** Exercise requirements **
Determine how many lines in the entries below contain "routing", and output only that number.

[Collected data]
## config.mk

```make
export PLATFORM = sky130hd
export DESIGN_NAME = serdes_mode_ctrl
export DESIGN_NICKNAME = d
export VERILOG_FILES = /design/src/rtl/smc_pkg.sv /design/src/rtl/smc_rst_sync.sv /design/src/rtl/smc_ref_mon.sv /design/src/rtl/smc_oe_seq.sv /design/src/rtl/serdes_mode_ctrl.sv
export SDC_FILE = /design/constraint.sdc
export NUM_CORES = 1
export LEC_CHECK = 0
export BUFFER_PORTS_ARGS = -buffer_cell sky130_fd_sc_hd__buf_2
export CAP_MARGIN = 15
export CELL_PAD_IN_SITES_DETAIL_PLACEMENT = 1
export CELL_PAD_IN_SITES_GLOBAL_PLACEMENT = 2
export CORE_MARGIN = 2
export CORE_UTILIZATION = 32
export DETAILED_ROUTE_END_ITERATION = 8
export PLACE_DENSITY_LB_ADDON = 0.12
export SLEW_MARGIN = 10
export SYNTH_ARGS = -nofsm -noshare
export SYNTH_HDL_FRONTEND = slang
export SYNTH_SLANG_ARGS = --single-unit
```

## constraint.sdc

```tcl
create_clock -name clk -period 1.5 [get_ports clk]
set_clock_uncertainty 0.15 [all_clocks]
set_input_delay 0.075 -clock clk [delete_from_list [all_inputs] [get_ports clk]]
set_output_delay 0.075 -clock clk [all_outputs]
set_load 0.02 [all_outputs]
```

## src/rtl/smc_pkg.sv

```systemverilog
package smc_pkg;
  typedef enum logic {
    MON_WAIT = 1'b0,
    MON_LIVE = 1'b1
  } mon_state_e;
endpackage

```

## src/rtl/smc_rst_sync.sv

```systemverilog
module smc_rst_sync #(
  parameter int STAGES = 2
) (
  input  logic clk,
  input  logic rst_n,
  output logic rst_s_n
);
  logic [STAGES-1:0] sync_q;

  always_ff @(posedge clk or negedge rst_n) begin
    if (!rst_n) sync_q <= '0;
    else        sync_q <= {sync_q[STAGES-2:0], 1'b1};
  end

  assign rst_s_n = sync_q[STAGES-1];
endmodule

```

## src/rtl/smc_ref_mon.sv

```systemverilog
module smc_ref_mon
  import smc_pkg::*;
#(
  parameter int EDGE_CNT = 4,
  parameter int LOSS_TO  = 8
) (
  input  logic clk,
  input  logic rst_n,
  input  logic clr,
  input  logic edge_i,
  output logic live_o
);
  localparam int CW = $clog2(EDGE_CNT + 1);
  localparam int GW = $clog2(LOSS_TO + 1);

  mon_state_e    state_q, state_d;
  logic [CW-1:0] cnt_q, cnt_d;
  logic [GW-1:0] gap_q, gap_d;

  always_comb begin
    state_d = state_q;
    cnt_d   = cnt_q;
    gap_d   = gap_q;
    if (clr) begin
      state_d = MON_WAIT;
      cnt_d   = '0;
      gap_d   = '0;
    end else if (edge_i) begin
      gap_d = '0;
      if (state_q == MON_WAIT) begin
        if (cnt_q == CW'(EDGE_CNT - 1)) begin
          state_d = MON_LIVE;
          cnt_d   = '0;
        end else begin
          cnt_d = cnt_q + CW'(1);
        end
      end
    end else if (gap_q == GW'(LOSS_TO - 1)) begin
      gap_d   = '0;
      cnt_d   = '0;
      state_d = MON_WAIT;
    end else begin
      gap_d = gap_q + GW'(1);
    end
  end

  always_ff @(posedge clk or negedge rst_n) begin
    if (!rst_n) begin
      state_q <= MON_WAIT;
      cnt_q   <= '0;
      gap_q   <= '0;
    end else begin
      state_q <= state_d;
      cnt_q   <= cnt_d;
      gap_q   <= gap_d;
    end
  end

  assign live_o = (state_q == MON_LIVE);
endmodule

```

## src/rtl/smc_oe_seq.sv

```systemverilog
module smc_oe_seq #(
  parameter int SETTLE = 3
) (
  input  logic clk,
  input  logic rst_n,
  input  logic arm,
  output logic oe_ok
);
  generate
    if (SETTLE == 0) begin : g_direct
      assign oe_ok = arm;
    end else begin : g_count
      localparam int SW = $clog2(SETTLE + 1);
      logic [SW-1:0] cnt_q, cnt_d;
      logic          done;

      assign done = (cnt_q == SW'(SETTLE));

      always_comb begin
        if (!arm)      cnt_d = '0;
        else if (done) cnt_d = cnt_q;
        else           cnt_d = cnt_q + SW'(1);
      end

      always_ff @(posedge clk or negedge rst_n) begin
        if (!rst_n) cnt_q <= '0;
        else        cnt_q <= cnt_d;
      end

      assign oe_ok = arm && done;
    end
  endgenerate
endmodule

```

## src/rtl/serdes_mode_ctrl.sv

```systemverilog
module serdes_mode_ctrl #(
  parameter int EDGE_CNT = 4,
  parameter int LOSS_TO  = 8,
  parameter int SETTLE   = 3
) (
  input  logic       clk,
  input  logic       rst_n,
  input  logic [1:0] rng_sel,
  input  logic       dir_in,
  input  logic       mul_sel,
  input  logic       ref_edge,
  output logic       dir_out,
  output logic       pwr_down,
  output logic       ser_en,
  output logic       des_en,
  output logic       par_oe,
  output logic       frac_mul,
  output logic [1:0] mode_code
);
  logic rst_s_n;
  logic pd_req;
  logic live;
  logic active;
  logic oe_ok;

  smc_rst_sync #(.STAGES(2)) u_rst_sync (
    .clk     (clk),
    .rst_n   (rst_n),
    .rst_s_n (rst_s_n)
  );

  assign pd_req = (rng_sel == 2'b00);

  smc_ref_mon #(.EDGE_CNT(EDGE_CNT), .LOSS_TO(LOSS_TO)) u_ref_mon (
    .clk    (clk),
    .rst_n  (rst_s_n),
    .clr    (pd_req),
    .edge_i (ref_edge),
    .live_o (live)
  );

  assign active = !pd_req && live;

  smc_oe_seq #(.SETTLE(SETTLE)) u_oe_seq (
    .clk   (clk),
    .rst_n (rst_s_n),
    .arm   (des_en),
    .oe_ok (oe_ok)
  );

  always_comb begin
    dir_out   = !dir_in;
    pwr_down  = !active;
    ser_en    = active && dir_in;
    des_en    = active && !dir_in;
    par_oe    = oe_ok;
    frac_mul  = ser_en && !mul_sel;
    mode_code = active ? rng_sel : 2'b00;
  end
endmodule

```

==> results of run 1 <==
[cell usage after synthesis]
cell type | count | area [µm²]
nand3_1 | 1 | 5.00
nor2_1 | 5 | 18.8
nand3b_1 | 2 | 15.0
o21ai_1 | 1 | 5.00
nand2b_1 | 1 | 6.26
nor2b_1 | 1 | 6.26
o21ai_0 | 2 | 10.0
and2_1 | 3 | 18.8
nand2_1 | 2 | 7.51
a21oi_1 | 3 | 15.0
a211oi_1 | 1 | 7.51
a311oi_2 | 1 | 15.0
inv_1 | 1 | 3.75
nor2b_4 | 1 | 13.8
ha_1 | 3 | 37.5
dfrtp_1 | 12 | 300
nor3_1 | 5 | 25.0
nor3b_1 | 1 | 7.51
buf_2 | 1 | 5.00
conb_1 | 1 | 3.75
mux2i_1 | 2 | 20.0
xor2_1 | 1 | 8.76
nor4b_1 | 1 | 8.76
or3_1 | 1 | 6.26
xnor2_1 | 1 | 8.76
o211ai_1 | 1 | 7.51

* * *

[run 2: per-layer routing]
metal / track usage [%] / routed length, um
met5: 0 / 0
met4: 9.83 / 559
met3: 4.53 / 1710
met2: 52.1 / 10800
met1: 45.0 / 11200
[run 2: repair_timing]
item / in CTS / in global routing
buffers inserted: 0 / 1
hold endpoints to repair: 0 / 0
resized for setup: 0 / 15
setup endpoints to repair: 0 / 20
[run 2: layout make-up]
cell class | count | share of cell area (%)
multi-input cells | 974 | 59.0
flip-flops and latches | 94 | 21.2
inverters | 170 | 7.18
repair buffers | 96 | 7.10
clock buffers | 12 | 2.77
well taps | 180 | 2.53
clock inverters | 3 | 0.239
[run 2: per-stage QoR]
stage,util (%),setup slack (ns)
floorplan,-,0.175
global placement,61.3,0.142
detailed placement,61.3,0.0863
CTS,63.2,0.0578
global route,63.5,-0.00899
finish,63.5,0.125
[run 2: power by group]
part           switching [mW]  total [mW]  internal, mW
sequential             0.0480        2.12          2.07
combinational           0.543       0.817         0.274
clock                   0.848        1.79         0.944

** Completed exercise **
2